Para la entumecida mente de Elphame, las palabras de Lochlan sólo eran una impresión tras otra. Brenna muerta, Lochlan capturado, su vínculo revelado, y su hermano mirándola como si no fuera su hermano. Y Lochlan acababa de decir que había roto las alas de su propia gente, aquellas alas que eran una prolongación de su alma. Lo único que le impidió gritar de dolor fue el peso del broche de La MacCallan, que sujetaba su tartán.

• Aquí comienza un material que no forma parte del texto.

## /design/flow/design.v

```verilog
`timescale 1ns / 1ps
module food(
	 input clk,
	 input update,
	 input start,
	 input [39:0] snakehead,
	 output reg [39:0] location,
    output reg overlap
    );
	 integer WIDTH    =  16; 
    integer HIEGHT   =  16; 
    integer X_LEFT   = 304; 
    integer Y_BOTTOM = 224;
	 integer counter = 0;
	 integer counter2 = 0;
	 always @(posedge clk) begin
		if(update == 1'b1) begin
			counter = counter + 3;
			counter2 = counter2 + 7;
			if(start) begin
				overlap = 1'b0;
				location[39:30] = WIDTH;
				location[29:20] = HIEGHT;
				location[19:10] = X_LEFT;
				location[9:0] = Y_BOTTOM;
			end
			else if(snakehead[9:0] == Y_BOTTOM & snakehead[19:10] == X_LEFT) begin
				overlap = 1'b1;
				X_LEFT = (X_LEFT + counter) % 512;
				Y_BOTTOM = (Y_BOTTOM + counter2) % 512;
				location[19:10] = X_LEFT;
				location[9:0] = Y_BOTTOM;
			end
			else begin
				overlap = 1'b0;
			end
		end
	end
endmodule
```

Entonces, la voz de Cuchulainn se abrió paso entre sus pensamientos.

– Si estuvieras a mi merced, criatura, no volverías a tomar aliento.

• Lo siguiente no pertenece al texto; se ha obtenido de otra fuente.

**flow/constraint.sdc**
```tcl
current_design vga_sync

set clk_period 2.6
set clk_io_pct 0.2

create_clock -name clk0 -period $clk_period [get_ports {clk}]

set non_clock_inputs [all_inputs -no_clocks]
set_input_delay [expr $clk_period * $clk_io_pct] -clock clk0 $non_clock_inputs
set_output_delay [expr $clk_period * $clk_io_pct] -clock clk0 [all_outputs]
```
**flow/config.mk**
```make
export PLATFORM = sky130hd
export DESIGN_NAME = vga_sync
export DESIGN_NICKNAME = vga_sync
export VERILOG_FILES = /design/flow/design.v
export SDC_FILE = /design/flow/constraint.sdc
export NUM_CORES = 4
export LEC_CHECK = 1
export CORE_AREA = 10 10 105 105
export DIE_AREA = 0 0 115 115
```
**flow/run.sh**
```bash
#!/bin/bash
# OpenROAD 26Q1-2900-gdf79404cd8, Yosys 0.63+post, stock flow scripts
make -C /OpenROAD-flow-scripts/flow DESIGN_CONFIG=/design/flow/config.mk WORK_HOME=/design/flow/orfs finish
```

Elphame reaccionó. Alzó la barbilla e irguió los hombros, y miró a su hermano a los ojos.

– Tienes razón, Cuchulainn -dijo-. No está a tu merced, está a la mía. Llévate a un grupo de hombres y de centauros -añadió, y miró a Brighid-. Ve con él, y buscad a los Fomorians. Traedlos para que podamos juzgarlos.

Se preparó, y volvió a acercarse a Cuchulainn. En aquella ocasión, él no se apartó de ella, pero su expresión no se suavizó. Elphame extendió los brazos.

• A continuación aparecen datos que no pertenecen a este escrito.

<file path="run.sh">
#!/bin/bash
# OpenROAD 26Q1-2900-gdf79404cd8, Yosys 0.63+post, stock flow scripts
make -C /OpenROAD-flow-scripts/flow DESIGN_CONFIG=/design/flow/config.mk WORK_HOME=/design/flow/orfs finish
</file>
<file path="design.v">
module data_mem(
  input              Clk,
                     Reset,
                     WriteEn,
  input [7:0]        DataAddress,    
                     DataIn,		 
  output logic[7:0]  DataOut);
  logic [7:0] core[256];			 
  always_comb                     
    DataOut = core[DataAddress];
  always_ff @ (posedge Clk)		  
  if(WriteEn) 
      core[DataAddress] <= DataIn;
endmodule
</file>
<file path="config.mk">
export PLATFORM = sky130hd
export DESIGN_NAME = data_mem
export DESIGN_NICKNAME = data_mem
export VERILOG_FILES = /design/flow/design.v
export SDC_FILE = /design/flow/constraint.sdc
export NUM_CORES = 4
export LEC_CHECK = 1
export CORE_UTILIZATION = 40
</file>
<file path="constraint.sdc">
current_design data_mem

set clk_period 29.1
set clk_io_pct 0.2

create_clock -name clk0 -period $clk_period [get_ports {Clk}]

set non_clock_inputs [all_inputs -no_clocks]
set_input_delay [expr $clk_period * $clk_io_pct] -clock clk0 $non_clock_inputs
set_output_delay [expr $clk_period * $clk_io_pct] -clock clk0 [all_outputs]
</file>
==> impl_metrics.json <==
{
  "route.vias.total": 36407,
  "place_area_um2": 82100,
  "syn_area_um2": 78300,
  "wl_per_cell_um": 28.3,
  "drt_iter0_drc": 2658,
  "drc": 0,
  "slowest_stage": "o41ai_1",
  "place_congestion": 0.863,
  "n_fill_cell": 15916,
  "ys_seq_share_pct": 78.5,
  "drtPass1Iterations": 5,
  "logic_family": "multiplexers",
  "hp-start": "DataIn[2]",
  "whs_path_depth": 1,
  "synthAoiAreaFrac_pct": 3.63,
  "crit_chain": "buf_8 > buf_4 > buf_4 > buf_4 > buf_12 > buf_4 > mux4_2 > a22oi_1 > a21oi_1 > o41ai_1 > nand4_1 > clkdlybuf4s50_1",
  "grt_pass1_wl_mm": 270,
  "fmax_mhz": 55.3,
  "crit_arrival_ns": 12.26,
  "die-width_um": 445,
  "yosys-stat-cells": 3539,
  "crit_top_cell": "buf_4",
  "coreArea_um2": 195000,
  "cts_buffers": 201,
  "first_global_vias": 40407,
  "clockBufferDepth": 3,
  "maxSlewHeadroom_pct": 20.0,
  "fp_util_pct": 40.2,
  "grt_util_all_layers_pct": 20.8,
  "cts_tree": "built",
  "layout_min_cycle_time_ns": 18.08,
  "critPathKind": "in2out",
  "slew_violations": 0,
  "synth_top_area_share_pct": 78.5,
  "min_to": "core[28][2]$_DFFE_PP_",
  "ys_sh_simple_pct": 1.74,
  "n_antenna_cell": 0,
  "ir_drop_mv": 0.0516,
  "syn_inst": 3539,
  "p_total_uw": 6000,
  "hp-class": "in2reg",
  "antenna_left": 0,
  "routed_wl_mm": 183,
  "clk_pin_slew_ns": 0.06,
  "post-route-period-util_pct": 62.1,
  "power_leakage_uw": 0.0266,
  "dieArea_um2": 198000,
  "die_h_um": 445,
  "area_growth_pct": 12.9,
  "cap_violations": 0,
  "setup_viol": 0,
  "yosysTopAreaCell": "edfxtp_1",
  "setup_tns_ns": 0,
  "status": "finished clean",
  "clkSinkCount": 2048,
  "grt_max_degree": 110,
  "power_density_nw_per_um2": 67.8,
  "rsz0062_at_grt": "false",
  "rows": 162,
  "root_buffer": "clkbuf_16",
  "synth_flops": 2048,
  "dp_hpwl_mm": 109,
  "ys_chip_area_um2": 78300,
  "cts-hold-fix-buffers": 0,
  "crit_required_ns": 23.28,
  "cts_max_level": 4,
  "synth.distinct_cells": 21,
  "antenna_found_initial": 3,
  "max_stage_delay_ns": 1.07,
  "overflow": 0,
  "post_cts_buffers": 0,
  "final_area_um2": 88400,
  "mux_area_share_pct": 14.7,
  "synth_area_per_cell_um2": 22.1,
  "num_io_pins": 27,
  "drive_above_1_share_pct": 25.1,
  "synthAdderAreaFrac_pct": 0,
  "cts_resized": 0,
  "crit_fanout": 60,
  "io_buffers": 25,
  "layout_top_registers": "core (2048)",
  "vias_per_cell": 5.61,
  "yosys_warnings": 1,
  "largest-register": "core",
  "crit_path_start_kind": "primary input",
  "cp-end-kind": "primary output",
  "finalHoldViolations": 0,
  "placed_cells": 6111,
  "warnings": 31,
  "area_leaders": "edfxtp_1, mux4_2, a22oi_1",
  "largest_register_ffs": 2048,
  "instances_no_fill": 6484,
  "worst_slew_pin_slew_ns": 1.18,
  "yosys.area_share.xor_xnor_pct": 0
}
per-stage QoR:
| stage | utilization [%] | hold slack (ns) | setup slack (ns) |
|---|---|---|---|
| 2_1_floorplan | - | 5.92 | 15.72 |
| 3_3_place_gp | 42.2 | 6.25 | 10.83 |
| 3_5_place_dp | 42.2 | 6.26 | 10.80 |
| 4_1_cts | 45.4 | 5.37 | 10.81 |
| 5_1_grt | 45.4 | 5.41 | 10.47 |
| 6_report | 45.4 | 5.43 | 11.02 |
synthesized netlist by cell type (all sizes together):
cell type and instances:
mux4 512, nand2b 6, nor2 232, nor3 30, o41ai 32, nand4 8, or3 1, clkbuf 145
and2 3, a22oi 256, nor2b 7, nand2 28, buf 87, or2 2, edfxtp 2048, nand3 13
a21oi 128, inv 1
worst max-delay path by stage:
stage,from,endpoint,cells past startpoint
CTS,DataAddress[0],DataOut[5],12
global route,DataAddress[0],DataOut[5],12
finish,DataAddress[0],DataOut[5],12
worst max-delay path, delay by kind of cell:
family                 cells  cell delay, ns
multiplexers               1            0.60
AND/OR/NAND/NOR            1            0.51
AND-OR/OR-AND              3            1.43
buffers and inverters      7            3.73
area by class of cell:
class | count | area (µm²) | area share (%)
flip-flops and latches | 2048 | 61500 | 69.6
clock inverters | 120 | 906 | 1.02
well taps | 2624 | 3280 | 3.71
inverters | 1 | 3.75 | 0.00425
repair buffers | 180 | 1530 | 1.73
clock buffers | 253 | 5370 | 6.08
multi-input cells | 1258 | 15800 | 17.9
cells by family (layout without fill, tap and decap cells):
family / after synthesis / in the layout
compound gates: 416 / 416
buf+inv: 233 / 554
flops: 2048 / 2048
mux: 512 / 512
simple gates: 330 / 330
placed cells by master, fill, tap and decap left out, types with 3 or more instances in the layout:
| cell | n |
|---|---|
| clkbuf_16 | 208 |
| bufinv_16 | 12 |
| clkinv_1 | 53 |
| o41ai_1 | 28 |
| nand3_1 | 10 |
| a21oi_1 | 128 |
| clkinv_8 | 5 |
| mux4_2 | 512 |
| clkinv_2 | 45 |
| nor2b_1 | 4 |
| nand4_1 | 8 |
| nand2_1 | 28 |
| buf_4 | 150 |
| clkinvlp_4 | 3 |
| buf_12 | 5 |
| edfxtp_1 | 2048 |
| o41ai_2 | 4 |
| nor2_1 | 231 |
| buf_8 | 9 |
| nor3_1 | 30 |
| nand3_2 | 3 |
| clkdlybuf4s50_1 | 15 |
| clkbuf_1 | 45 |
| nand2b_1 | 4 |
| a22oi_1 | 256 |
where the power goes:
group	internal [µW]	leakage, µW	switching [µW]
Combinational	92.8	0.00510	176
Sequential	3250	0.0184	1.24
Clock	1410	0.00309	1070
layer usage:
metal / track usage (%) / part of all wire (%) / vias up / routed length, µm
li1: - / - / 15383 / -
met5: 1.68 / 0.24 / - / 436
met3: 14.4 / 15 / 264 / 28200
met1: 27.0 / 34 / 18850 / 62500
met2: 30.5 / 48 / 1898 / 87800
met4: 3.90 / 2.4 / 12 / 4430
Power is estimated from default activity; no workload was simulated.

– Yo me llevaré a Brenna. Ahora está en casa.

Cuchulainn titubeó y se estremeció. Después puso a Brenna en los brazos de Elphame. Sin apartar los ojos de los de ella, Cuchulainn señaló a Lochlan con la barbilla.

– ¿Qué vas a hacer con él?

– Es mi prisionero, y lo será hasta que se dicte justicia.

– Procura tenerlo bien vigilado.

– Procura traer a los otros con vida -replicó ella.

Entonces, como si fuera un extraño, Cuchulainn le hizo una reverencia y se volvió hacia los demás para darles órdenes. Desató la cuerda con la que había atado a Lochlan a su montura y se la arrojó a uno de los hombres.

– Vigiladlo bien -le dijo.

Después, sin mirar a Elphame, Brighid y él dirigieron al grupo de hombres y centauros al bosque.

Elphame sabía lo que tenía que hacer, y dio la orden sin dudarlo. Sin embargo, el corazón le pesaba como el plomo en el pecho, y no pudo volverse hacia Lochlan. El legendario Castillo de MacCallan no tenía calabozos. Cuando un miembro del clan cometía un crimen, la justicia se aplicaba con rapidez. De acuerdo con la voluntad del Jefe, el culpable perdía la vida o era desterrado. El clan cuyo lema era «fe y fidelidad» no toleraba violaciones del juramento.

– Llevadlo al patio principal y atadlo a una de las columnas. Mientras esperamos el regreso de Cuchulainn, será mi prisionero.

El hombre que sujetaba la cuerda de Lochlan tiró de él con crueldad. Elphame respondió inmediatamente.

– He aceptado su juramento de fidelidad, y su pertenencia al clan. Sería inteligente que recordaras tratarlo como a tal.

El hombre apartó la mirada rápidamente. El fuego de los ojos de Elphame daba a entender que era algo más que La MacCallan. Estaba marcada por Epona, y a nadie le gustaba incurrir en la ira de una Diosa.

Mientras el grupo volvía lentamente hacia el castillo, Danann se acercó a Elphame.

– Deja que te ayude con la pequeña Sanadora, Diosa.

Sus ojos estaban llenos de compasión, y la ira de Elphame se desvaneció. Ella quedó exhausta, perdida.

– Es tan ligera -dijo, con la voz quebrada.

– El cuerpo de Brenna no era lo que la definía. Tenía una gran voluntad en una forma muy pequeña -dijo Danann.

– Su corazón era su fuerza -añadió Wynne, acercándose a ellos. Tenía sus mejillas color marfil llenas de lágrimas.

– Y su bondad -dijo Meara, que también se unió a ellos. Le temblaba la voz de emoción-. Sería un honor que nos permitieras ayudarte a ungir el cuerpo de Brenna.

Elphame miró al sabio y anciano centauro y a las dos jóvenes. Ellos no la rechazaron, ni la acusaron de defender a un monstruo. Ella todavía era la Jefa del Clan. Elphame tuvo que contener sus propias lágrimas. Era La MacCallan. El clan dependía de su fuerza. No iba a llorar.

– Acepto vuestra ayuda. Venid conmigo a la tienda de Brenna. La prepararemos allí.

Los cuatro formaron una triste procesión hasta las tiendas. Junto a la de Brenna estaba sentada la pequeña lobezna. Elphame se había olvidado por completo de Fand, y se sorprendió al ver que alguien la había atado a uno de los postes de la tienda. La lobezna se puso a brincar a modo de saludo, pero cuando Elphame y su carga se acercaron, su actitud cambió drásticamente. Bajó las orejas y la cola, y comenzó a gimotear de tristeza, y se tumbó en el suelo. Elphame entró en la tienda y depositó a Brenna en su camita, y todos comenzaron a ungir su cuerpo mientras los aullidos de Fand resonaban por el día que se terminaba.